**ASSIGNED TASK:** What you return should be the lines of the data containing "buffers", each in full.

____________________

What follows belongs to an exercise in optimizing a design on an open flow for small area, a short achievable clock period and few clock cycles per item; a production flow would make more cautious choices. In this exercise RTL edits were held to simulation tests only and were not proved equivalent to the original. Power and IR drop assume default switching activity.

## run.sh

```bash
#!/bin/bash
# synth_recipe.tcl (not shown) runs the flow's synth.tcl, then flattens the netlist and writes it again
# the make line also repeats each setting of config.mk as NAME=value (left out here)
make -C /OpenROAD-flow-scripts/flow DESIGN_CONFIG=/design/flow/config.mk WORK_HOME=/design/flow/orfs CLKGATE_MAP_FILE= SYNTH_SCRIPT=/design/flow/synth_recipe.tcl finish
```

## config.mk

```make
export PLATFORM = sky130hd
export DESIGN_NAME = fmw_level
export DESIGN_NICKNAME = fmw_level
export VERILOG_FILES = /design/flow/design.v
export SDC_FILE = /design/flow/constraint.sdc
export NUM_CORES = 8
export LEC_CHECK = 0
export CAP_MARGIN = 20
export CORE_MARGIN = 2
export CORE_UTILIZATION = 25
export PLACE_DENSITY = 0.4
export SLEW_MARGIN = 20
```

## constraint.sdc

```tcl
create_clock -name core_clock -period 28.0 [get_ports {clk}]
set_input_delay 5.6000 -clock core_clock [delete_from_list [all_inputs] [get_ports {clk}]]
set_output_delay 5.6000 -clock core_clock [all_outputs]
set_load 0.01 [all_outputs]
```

____________________

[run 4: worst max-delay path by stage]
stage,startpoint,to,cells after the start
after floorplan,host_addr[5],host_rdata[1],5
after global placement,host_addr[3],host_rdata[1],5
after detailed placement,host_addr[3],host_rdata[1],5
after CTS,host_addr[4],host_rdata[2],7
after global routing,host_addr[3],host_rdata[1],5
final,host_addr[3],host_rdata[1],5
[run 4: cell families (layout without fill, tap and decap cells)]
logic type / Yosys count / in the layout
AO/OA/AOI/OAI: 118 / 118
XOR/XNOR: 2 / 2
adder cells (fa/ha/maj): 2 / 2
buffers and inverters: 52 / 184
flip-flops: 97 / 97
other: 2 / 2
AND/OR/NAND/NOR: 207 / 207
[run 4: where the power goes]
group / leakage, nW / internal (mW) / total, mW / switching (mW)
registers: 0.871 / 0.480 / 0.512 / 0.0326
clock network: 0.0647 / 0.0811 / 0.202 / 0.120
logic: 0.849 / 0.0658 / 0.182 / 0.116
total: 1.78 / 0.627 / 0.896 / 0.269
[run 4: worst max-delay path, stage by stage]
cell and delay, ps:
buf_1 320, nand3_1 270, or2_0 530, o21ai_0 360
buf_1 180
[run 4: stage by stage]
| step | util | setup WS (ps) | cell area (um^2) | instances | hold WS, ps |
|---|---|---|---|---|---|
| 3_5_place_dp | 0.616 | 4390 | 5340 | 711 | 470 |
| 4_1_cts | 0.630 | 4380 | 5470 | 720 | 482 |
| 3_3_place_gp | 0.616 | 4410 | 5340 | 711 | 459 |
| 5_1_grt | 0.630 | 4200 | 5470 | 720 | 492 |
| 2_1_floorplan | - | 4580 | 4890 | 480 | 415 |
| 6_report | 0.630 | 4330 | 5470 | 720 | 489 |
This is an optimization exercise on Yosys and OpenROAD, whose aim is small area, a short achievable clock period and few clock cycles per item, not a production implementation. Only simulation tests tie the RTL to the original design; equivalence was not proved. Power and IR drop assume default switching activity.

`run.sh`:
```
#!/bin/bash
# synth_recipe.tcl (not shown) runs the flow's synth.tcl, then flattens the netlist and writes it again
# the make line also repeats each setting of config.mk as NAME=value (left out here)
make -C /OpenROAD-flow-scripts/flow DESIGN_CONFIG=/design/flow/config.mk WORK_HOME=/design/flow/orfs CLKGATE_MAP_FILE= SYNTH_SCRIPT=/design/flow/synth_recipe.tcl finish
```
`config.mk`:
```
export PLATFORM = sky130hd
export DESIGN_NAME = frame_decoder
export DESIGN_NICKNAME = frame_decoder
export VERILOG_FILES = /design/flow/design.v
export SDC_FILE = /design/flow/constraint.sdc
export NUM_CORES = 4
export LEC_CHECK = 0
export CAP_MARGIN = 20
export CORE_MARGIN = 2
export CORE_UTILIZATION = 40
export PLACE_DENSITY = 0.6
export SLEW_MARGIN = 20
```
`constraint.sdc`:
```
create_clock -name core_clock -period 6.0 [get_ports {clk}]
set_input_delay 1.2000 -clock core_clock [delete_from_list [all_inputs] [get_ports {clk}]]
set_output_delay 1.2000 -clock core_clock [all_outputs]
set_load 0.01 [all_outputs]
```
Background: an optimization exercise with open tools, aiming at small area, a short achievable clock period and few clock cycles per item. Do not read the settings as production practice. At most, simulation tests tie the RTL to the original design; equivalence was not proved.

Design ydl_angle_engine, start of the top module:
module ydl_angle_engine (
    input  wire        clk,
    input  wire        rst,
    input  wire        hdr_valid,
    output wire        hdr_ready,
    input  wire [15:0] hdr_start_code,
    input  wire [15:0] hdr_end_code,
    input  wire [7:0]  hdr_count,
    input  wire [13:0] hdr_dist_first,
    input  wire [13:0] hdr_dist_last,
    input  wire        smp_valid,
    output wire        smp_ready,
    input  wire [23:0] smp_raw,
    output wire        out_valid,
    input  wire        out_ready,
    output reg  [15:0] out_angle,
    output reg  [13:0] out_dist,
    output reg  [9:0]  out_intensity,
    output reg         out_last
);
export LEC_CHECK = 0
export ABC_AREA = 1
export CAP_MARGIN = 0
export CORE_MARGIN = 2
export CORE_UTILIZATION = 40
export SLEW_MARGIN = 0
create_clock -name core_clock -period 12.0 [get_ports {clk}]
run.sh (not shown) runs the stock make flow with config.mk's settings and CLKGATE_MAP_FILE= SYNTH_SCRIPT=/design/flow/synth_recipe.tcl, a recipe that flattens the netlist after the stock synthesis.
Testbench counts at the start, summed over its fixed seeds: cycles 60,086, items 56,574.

____________________

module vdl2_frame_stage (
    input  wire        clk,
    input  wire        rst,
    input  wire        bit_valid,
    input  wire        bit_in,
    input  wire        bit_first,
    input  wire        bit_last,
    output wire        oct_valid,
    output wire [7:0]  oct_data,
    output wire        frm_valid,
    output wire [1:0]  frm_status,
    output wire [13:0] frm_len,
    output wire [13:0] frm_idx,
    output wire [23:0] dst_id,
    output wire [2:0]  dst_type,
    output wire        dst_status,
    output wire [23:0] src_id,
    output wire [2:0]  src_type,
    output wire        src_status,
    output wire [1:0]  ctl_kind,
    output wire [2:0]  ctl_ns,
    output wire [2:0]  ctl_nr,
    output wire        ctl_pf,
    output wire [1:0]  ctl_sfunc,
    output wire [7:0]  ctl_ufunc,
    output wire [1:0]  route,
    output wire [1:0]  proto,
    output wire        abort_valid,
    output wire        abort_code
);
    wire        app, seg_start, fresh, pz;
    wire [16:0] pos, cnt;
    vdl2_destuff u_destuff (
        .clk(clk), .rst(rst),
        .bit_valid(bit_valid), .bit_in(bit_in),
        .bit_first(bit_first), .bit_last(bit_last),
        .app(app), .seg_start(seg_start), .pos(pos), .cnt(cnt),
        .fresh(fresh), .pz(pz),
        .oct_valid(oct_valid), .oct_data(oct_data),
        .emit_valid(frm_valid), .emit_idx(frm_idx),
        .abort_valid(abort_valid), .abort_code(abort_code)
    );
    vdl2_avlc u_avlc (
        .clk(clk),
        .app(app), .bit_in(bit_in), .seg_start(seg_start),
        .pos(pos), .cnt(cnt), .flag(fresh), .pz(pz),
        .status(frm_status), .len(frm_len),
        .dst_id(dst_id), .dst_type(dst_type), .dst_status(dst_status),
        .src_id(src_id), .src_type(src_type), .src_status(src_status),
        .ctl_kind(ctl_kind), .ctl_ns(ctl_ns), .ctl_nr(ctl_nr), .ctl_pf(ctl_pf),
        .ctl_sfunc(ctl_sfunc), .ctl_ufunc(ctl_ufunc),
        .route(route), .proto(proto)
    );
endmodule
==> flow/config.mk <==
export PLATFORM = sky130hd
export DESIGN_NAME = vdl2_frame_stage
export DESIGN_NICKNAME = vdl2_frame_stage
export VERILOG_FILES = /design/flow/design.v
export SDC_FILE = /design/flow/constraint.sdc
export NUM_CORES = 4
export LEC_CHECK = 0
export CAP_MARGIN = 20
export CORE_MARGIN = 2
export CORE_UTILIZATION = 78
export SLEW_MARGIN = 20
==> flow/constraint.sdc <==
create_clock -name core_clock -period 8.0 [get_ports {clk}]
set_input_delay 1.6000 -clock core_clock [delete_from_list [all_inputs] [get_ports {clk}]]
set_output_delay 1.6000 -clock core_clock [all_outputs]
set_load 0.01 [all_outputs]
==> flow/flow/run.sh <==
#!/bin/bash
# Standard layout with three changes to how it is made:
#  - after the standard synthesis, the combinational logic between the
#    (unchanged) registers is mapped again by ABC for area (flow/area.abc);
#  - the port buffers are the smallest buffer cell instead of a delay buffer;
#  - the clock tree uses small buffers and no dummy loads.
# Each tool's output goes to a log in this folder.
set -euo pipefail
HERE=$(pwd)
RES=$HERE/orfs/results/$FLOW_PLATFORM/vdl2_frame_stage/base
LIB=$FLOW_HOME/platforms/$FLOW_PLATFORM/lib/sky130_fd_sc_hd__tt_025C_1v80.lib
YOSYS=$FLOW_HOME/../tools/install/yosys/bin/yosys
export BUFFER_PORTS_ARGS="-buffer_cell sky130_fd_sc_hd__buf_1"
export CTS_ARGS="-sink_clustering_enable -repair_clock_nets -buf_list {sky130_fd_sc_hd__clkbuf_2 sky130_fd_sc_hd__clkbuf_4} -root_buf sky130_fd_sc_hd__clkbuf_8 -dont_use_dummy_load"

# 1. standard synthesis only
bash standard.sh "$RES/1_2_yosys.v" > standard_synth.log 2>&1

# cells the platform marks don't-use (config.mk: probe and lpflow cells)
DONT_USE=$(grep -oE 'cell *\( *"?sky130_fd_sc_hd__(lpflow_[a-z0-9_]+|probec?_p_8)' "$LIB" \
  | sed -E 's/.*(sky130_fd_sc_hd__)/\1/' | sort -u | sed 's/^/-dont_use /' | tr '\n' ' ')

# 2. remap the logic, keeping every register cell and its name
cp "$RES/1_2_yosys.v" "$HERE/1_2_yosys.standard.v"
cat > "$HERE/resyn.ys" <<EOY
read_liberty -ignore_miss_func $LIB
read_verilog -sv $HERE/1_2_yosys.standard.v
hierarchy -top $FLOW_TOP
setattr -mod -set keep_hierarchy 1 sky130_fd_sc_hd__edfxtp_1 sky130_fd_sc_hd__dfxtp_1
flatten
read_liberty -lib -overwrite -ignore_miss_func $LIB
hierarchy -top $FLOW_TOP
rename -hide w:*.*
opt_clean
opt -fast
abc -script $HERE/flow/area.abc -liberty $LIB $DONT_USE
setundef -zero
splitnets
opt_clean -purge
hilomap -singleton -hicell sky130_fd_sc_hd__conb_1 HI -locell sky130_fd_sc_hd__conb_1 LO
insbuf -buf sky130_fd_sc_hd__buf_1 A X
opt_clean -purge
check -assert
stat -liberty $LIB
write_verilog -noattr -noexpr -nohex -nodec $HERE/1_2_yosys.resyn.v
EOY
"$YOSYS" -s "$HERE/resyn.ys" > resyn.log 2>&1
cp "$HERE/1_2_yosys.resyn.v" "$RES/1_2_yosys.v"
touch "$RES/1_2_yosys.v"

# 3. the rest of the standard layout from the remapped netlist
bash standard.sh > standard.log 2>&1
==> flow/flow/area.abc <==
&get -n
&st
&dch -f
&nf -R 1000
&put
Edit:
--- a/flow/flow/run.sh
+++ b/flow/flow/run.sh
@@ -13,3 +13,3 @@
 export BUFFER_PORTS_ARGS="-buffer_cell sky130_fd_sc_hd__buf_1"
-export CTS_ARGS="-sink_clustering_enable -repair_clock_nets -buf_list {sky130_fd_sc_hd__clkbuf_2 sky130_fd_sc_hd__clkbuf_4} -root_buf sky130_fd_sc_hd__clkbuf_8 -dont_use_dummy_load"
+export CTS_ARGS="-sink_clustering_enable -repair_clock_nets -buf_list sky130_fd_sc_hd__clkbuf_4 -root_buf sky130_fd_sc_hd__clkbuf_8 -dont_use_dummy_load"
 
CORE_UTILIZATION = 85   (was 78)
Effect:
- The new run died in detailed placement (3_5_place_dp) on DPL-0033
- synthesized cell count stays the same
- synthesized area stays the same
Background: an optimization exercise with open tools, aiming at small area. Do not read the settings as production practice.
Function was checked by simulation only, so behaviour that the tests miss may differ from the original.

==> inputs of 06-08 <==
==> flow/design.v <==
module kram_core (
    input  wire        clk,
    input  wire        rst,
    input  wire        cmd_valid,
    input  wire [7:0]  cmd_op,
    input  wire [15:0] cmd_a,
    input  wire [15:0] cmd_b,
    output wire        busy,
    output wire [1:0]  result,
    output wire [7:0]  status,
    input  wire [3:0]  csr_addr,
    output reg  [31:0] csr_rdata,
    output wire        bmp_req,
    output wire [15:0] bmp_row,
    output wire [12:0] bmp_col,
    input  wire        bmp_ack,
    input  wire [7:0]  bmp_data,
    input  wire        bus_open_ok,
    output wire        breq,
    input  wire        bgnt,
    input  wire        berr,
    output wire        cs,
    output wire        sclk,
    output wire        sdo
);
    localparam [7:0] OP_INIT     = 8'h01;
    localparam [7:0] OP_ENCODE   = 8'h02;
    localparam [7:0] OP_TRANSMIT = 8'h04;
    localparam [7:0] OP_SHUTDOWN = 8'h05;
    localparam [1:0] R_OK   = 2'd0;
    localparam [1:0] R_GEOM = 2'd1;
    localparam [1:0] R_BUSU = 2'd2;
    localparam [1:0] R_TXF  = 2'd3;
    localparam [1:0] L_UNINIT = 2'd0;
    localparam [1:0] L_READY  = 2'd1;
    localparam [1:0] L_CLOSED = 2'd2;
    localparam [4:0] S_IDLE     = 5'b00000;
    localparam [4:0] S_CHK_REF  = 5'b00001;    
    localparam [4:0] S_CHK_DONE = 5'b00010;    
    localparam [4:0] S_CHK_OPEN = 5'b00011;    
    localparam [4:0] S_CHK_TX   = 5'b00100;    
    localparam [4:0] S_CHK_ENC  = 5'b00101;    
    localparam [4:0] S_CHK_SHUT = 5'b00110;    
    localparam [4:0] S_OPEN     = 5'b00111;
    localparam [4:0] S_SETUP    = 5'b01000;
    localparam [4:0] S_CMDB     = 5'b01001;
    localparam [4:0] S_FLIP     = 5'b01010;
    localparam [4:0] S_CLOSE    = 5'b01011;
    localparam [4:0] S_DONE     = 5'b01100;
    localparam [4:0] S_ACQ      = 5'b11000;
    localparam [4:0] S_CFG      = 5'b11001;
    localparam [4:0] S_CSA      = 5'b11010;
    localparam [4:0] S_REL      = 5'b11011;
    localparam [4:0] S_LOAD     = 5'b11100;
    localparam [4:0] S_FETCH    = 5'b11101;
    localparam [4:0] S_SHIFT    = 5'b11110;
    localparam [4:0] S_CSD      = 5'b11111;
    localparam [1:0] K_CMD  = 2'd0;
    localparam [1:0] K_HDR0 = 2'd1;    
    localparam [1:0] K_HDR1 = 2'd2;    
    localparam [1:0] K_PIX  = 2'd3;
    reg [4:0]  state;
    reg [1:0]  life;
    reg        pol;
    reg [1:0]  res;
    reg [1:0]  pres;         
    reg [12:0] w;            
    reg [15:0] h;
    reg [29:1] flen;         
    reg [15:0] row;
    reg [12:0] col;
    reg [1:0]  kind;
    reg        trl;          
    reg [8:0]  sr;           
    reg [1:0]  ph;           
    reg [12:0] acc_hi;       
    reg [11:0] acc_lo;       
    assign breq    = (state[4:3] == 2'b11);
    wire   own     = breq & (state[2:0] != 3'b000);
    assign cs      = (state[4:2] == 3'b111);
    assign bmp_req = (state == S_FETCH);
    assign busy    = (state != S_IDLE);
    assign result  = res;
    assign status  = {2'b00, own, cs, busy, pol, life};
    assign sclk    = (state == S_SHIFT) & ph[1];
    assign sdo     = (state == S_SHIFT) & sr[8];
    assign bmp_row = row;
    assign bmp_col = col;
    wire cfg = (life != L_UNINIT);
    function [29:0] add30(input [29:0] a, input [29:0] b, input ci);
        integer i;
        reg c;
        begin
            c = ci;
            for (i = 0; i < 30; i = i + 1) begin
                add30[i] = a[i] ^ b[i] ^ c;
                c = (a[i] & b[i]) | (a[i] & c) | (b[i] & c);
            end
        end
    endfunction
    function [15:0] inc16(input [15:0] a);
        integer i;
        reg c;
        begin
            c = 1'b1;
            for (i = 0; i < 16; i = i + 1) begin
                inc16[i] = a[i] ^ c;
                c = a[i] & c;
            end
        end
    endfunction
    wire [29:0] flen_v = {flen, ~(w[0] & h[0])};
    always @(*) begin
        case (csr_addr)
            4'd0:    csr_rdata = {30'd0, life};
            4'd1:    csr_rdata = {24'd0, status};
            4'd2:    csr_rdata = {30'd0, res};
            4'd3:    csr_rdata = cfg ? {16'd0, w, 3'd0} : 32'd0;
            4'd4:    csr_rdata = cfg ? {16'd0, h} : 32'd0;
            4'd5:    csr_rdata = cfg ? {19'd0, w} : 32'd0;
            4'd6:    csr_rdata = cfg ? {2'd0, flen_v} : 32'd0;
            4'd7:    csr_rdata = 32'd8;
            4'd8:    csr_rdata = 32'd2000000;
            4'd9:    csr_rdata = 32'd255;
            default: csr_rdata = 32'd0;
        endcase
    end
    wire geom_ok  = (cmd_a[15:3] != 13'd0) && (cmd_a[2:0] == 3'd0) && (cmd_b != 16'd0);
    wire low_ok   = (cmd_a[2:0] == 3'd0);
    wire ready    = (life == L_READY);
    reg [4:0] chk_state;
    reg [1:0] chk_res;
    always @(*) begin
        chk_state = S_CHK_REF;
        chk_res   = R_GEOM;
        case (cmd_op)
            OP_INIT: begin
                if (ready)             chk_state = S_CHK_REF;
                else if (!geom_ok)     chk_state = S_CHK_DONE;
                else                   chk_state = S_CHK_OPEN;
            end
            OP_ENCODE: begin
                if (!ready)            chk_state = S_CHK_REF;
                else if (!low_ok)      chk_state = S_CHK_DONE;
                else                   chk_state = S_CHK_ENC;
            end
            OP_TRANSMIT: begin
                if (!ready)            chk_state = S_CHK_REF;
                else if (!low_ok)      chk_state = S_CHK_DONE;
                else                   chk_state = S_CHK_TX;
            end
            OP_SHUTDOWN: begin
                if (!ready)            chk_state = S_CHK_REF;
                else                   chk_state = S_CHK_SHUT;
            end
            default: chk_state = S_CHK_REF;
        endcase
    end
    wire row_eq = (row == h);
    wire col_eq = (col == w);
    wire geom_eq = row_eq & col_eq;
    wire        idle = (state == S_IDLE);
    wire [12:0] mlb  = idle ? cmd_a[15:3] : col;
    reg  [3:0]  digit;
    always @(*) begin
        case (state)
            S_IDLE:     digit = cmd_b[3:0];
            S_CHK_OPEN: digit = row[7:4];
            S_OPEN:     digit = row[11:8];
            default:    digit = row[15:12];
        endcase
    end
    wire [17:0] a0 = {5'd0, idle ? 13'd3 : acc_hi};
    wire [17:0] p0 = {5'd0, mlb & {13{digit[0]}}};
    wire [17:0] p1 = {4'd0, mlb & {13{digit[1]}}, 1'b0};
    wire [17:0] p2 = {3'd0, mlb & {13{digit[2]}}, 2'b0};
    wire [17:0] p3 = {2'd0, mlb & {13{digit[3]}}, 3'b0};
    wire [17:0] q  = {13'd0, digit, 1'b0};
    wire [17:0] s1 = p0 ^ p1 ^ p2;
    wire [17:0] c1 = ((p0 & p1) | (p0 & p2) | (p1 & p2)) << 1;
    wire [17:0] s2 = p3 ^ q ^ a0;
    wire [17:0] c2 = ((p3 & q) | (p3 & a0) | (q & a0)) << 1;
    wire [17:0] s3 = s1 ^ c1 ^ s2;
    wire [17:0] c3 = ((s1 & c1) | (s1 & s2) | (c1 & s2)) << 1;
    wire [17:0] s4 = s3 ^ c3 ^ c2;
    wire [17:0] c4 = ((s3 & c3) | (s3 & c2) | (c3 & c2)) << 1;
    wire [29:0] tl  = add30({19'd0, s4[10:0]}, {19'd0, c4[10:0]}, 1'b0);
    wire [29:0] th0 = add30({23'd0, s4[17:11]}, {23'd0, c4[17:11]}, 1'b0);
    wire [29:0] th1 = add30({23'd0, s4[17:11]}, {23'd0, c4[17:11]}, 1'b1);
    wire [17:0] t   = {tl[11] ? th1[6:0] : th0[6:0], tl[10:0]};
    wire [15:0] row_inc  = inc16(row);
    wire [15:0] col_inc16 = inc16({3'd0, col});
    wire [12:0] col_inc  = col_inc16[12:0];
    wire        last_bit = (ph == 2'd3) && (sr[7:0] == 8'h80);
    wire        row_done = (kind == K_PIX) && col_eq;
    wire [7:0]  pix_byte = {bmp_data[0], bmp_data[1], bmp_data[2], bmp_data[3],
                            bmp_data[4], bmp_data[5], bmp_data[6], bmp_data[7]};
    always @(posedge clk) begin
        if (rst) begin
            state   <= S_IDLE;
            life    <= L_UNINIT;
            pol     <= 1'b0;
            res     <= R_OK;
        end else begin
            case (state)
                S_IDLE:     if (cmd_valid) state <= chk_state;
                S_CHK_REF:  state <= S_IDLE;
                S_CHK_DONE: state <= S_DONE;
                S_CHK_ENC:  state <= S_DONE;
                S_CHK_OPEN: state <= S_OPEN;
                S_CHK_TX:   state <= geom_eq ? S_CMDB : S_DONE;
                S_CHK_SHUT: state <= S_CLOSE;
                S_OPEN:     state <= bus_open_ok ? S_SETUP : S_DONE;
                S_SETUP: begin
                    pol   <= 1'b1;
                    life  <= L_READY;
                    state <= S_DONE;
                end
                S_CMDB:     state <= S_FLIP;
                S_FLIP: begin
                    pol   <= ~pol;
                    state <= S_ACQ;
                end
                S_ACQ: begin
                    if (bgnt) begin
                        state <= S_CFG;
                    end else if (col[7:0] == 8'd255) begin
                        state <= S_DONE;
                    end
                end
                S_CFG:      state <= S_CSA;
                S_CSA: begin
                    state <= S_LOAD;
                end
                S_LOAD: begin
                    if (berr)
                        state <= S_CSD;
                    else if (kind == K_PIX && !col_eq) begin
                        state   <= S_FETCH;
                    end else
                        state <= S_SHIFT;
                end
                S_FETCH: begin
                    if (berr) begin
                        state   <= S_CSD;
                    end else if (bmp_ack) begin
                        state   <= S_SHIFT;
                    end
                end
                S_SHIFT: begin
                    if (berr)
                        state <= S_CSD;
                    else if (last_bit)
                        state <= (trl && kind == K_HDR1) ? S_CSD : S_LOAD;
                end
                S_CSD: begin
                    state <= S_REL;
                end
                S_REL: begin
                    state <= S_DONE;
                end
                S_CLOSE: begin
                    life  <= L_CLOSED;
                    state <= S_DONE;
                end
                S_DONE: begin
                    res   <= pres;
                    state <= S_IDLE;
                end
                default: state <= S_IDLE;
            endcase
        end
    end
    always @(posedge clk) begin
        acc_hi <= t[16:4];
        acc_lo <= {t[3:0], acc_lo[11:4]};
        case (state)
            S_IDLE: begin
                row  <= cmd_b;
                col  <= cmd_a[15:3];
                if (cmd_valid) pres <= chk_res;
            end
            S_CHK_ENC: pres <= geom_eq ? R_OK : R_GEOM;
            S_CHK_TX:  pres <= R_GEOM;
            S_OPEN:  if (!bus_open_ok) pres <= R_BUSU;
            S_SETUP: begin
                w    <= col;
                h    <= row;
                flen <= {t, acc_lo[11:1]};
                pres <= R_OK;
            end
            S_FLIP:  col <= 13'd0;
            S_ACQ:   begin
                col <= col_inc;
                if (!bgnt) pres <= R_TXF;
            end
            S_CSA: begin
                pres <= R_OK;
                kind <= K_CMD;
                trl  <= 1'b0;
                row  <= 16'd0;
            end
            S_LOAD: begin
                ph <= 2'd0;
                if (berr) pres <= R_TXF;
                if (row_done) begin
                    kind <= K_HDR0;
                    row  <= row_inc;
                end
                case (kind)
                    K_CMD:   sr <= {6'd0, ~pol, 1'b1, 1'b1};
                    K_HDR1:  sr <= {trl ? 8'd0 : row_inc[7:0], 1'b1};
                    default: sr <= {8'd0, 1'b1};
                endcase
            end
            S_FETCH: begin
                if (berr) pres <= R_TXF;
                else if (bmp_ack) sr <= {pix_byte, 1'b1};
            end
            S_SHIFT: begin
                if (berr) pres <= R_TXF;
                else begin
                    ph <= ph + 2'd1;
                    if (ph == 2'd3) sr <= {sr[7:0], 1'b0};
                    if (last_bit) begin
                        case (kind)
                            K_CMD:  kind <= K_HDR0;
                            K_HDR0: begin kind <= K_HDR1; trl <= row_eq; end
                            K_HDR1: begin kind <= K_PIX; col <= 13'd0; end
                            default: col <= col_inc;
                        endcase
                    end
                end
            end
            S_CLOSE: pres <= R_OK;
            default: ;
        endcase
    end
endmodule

____________________

**THE COMPLETED TASK:**
buffers and inverters: 52 / 184
#  - the port buffers are the smallest buffer cell instead of a delay buffer;
#  - the clock tree uses small buffers and no dummy loads.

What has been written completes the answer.